Polifema, romanzo d’esordio narrativo di Gabriella Cinti, è una discesa ardente nell’antro del desiderio femminile, che si configura come processo iniziatico, metamorfosi identitaria e atto linguistico sacrificale. Scritto da chi ha esercitato a lungo la parola come saggista e aforista, il libro assume la forma di una catabasi orfica al femminile, dove la protagonista, Marzia Volo, si specchia in uno dei più inattesi archetipi della mitologia greca: Polifemo, divenuto qui Polifema, figura emblematica di una donna accecata dalla potenza di un eros idealizzato e insieme disgregante.
Come hai rivelato durante l’intervista, il mito non è solo un elemento letterario, ma “una chiave di lettura dell’esperienza umana”, e il ribaltamento di Polifemo in una figura femminile è un atto rivoluzionario, che richiama le rivisitazioni di H. D. e Christa Wolf, assumendo un significato profondo nel nostro tempo.
Come già avviene nei processi mitopoietici analizzati da Kerényi o Calasso, anche qui il mito non viene raccontato ma incarnato. Marzia è una Polifema che vede troppo e proprio per questo si acceca, come l’Edipo sofocleo che conosce attraverso la negazione. Ma, come hai sottolineato, la sua cecità non è barbarica: è mistica. Il monòculo diventa “occhio dell’anima”, una ferita aperta che, nella tua visione, si avvicina alla Sibilla cumana, scrivendo parole sulle foglie perché non restino. Hai descritto Marzia come una figura che tende all’assoluto, proiettata verso un “infinito semantico” che trova nella lingua greca un fondamento di salvezza.
Il romanzo è scritto con una lingua rarefatta, lirica, ma al contempo precisa: un italiano elegantemente classicista, punteggiato di grecismi scelti, in cui ogni parola sembra parte di una partitura iniziatica.
Come hai detto, la lingua greca rappresenta “uno strumento ineguagliabile di comprensione dell’animo umano”, e nel tuo testo si sente questa carne viva della cultura, mai usata come ornamento. La parola è pharmakon: cura e veleno, veicolo di consapevolezza e testimonianza del dolore. Marzia scrive “per non morire”, ma anche per nominare la propria fine, in una lunga lettera d’amore a se stessa. Durante l’intervista, hai enfatizzato il ruolo della scrittura come “fabbrica di ali di autoconsapevolezza”, capace di esorcizzare “le conseguenze violente del puro vivere” e creare uno spazio parallelo dove il trauma si decomprime.
Strutturato come una Epifania intermittente, il tempo narrativo procede per onde, sinusoidi emotive, flussi di memoria.
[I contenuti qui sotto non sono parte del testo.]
Background: an optimization exercise with open tools, aiming at small area and a short achievable clock period. Do not read the settings as production practice.
In this exercise RTL edits were held to simulation tests only and were not proved equivalent to the original.
The flow treats the clock pin as an ideal source, which a real chip does not have.
Power figures rest on the tool's default switching activity, not on a simulated workload.

// mem_responder
module mem_responder #(
  parameter int LATENCY    = cpu_mem_pkg::LATENCY_DEF,   
  parameter int DEPTH_LOG2 = 8              
) (
  input  logic                clk,
  input  logic                rst_n,
  input  logic                enable,
  input  logic                wr,
  input  logic [cpu_mem_pkg::ADDR_W-1:0] addr,
  input  logic [cpu_mem_pkg::WORD_W-1:0] data_in,
  output logic [cpu_mem_pkg::WORD_W-1:0] data_out,
  output logic                ready,
  output logic                busy,
  output logic                valid
);
  localparam int W      = cpu_mem_pkg::WORD_W;
  localparam int NRING  = 64;
  localparam int NG     = 4;                 
  localparam int GS     = 16;                
  logic [2:0]  st, st_nx;
  logic        idle_q, busy_i;
  logic        complete;
  logic        idle_nx;
  logic        accept;
  assign complete = st[2];
  assign ready    = ~busy;
  assign accept   = idle_q & enable;
  assign idle_nx  = idle_q ? ~enable : complete;
  assign st_nx    = idle_nx ? 3'd0 : st + 3'd1;
  always_ff @(posedge clk or negedge rst_n) begin
    if (!rst_n) begin
      st     <= 3'd0;
      idle_q <= 1'b1;
      busy_i <= 1'b0;
      busy   <= 1'b0;
      valid  <= 1'b0;
    end else begin
      valid  <= complete;
      busy   <= ~idle_nx;
      st     <= st_nx;
      idle_q <= (st_nx == 3'd0);
      busy_i <= (st_nx != 3'd0);
    end
  end
  logic [2:0] phase;
  logic [2:0] phase_nx;
  assign phase_nx = phase + 3'd1;
  always_ff @(posedge clk) phase <= phase_nx;
  logic [7:0]   lat_addr, lat_addr_nx;
  logic [W-1:0] lat_data;
  logic         lat_wr, lat_wr_nx;
  assign lat_addr_nx = idle_q ? addr[8:1] : lat_addr;
  assign lat_wr_nx   = idle_q ? wr : lat_wr;
  logic [GS-1:0] sel_lo_q, sel_lo_d;
  logic [3:0]    sel_pa, sel_pb;
  logic [NG-1:0] sel_hi_q;
  for (genvar i = 0; i < GS; i++) begin : g_slo
    assign sel_lo_d[i] = (addr[6:3] == 4'(i));
  end
  for (genvar i = 0; i < 4; i++) begin : g_spre
    assign sel_pa[i] = ~busy_i & (addr[4:3] == 2'(i));
    assign sel_pb[i] = (addr[6:5] == 2'(i));
  end
  logic d_t0, d_t1, d_pd, d_lt, d_hold;
  logic l_t0, l_t1, l_pd, l_hold;
  logic fwd_nx, rd_take_nx, rd_done_nx;
  logic at_tap_nx;
  logic [2:0] pol_nx;
  ...
Size in the first run: roughly 6900 cells after synthesis, roughly 4300 flip-flops, roughly 55 I/O pins, roughly 0.10 mm^2 of cells after synthesis.
export LEC_CHECK = 0
export CAP_MARGIN = 20
export CORE_MARGIN = 2
export CORE_UTILIZATION = 65
export CTS_CLUSTER_DIAMETER = 100
export CTS_CLUSTER_SIZE = 30
export SETUP_SLACK_MARGIN = 2.7
export SLEW_MARGIN = 20
export SYNTH_HIERARCHICAL = 1
export SYNTH_MEMORY_MAX_BITS = 8192
export TNS_END_PERCENT = 20
create_clock -name core_clock -period 5.0 [get_ports {clk}]
run.sh (not shown) runs the stock make flow with config.mk's settings and CLKGATE_MAP_FILE= SYNTH_SCRIPT=/design/flow/synth_recipe.tcl, a recipe that flattens the netlist after the stock synthesis.
The first run completed with no timing, DRC or antenna violations.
Il passato adolescenziale con Giorgio, figura ambigua e ingannevole, torna con la potenza di un ricordo mitico, di una originarietà perduta. Ma, come hai spiegato, ogni ritorno è anche un fallimento: il ricongiungimento carnale segna la separazione, in una dinamica tragica dove l’atto fondante è sempre già compreso nel suo contrario. Eros è uno scarto ontologico: l’amore si compie solo per metà, prigioniero della ciclicità, come l’incontro tra Persefone e Ade.
L’operazione che compi è radicale: costruisci un modello di soggettività femminile che non chiede di essere redenta ma narrata nella sua tragicità. Marzia, come hai detto, affronta un “percorso ontologico” che va oltre l’emancipazione sentimentale, approdando a un’identità trasfigurata. Il dolore diventa topos narrativo ed episteme: la sofferenza amorosa è “luogo della verità”, non patologia, ma epifania. La scrittura si fa corpo, bocca che bacia e che sanguina, e attraverso il riconoscimento della propria illusione, Marzia accede alla verità del distacco, una “salvezza esistenziale” che, come hai sottolineato, trasforma senza rinnegare il passato.
Polifema è un romanzo colto, ma accessibile; lirico, ma mai lezioso; tragico, ma mai rinunciatario. È necessario. La sua forza sta nella capacità di scavare — nella psiche, nel mito, nella parola — alla ricerca di una verità personale e archetipica. Come hai condiviso con emozione, la scrittura è un “cammino magico” che attiva trasformazioni profonde, e Marzia Volo, con la sua forza carsica, incarna questo volo verso l’autoconsapevolezza. Nel pantheon delle narrazioni femminili, Polifema è un unicum: un libro che scardina, interroga, ricompone, con la voce rotta di una Polifema che, nel suo buio, ha imparato a vedere.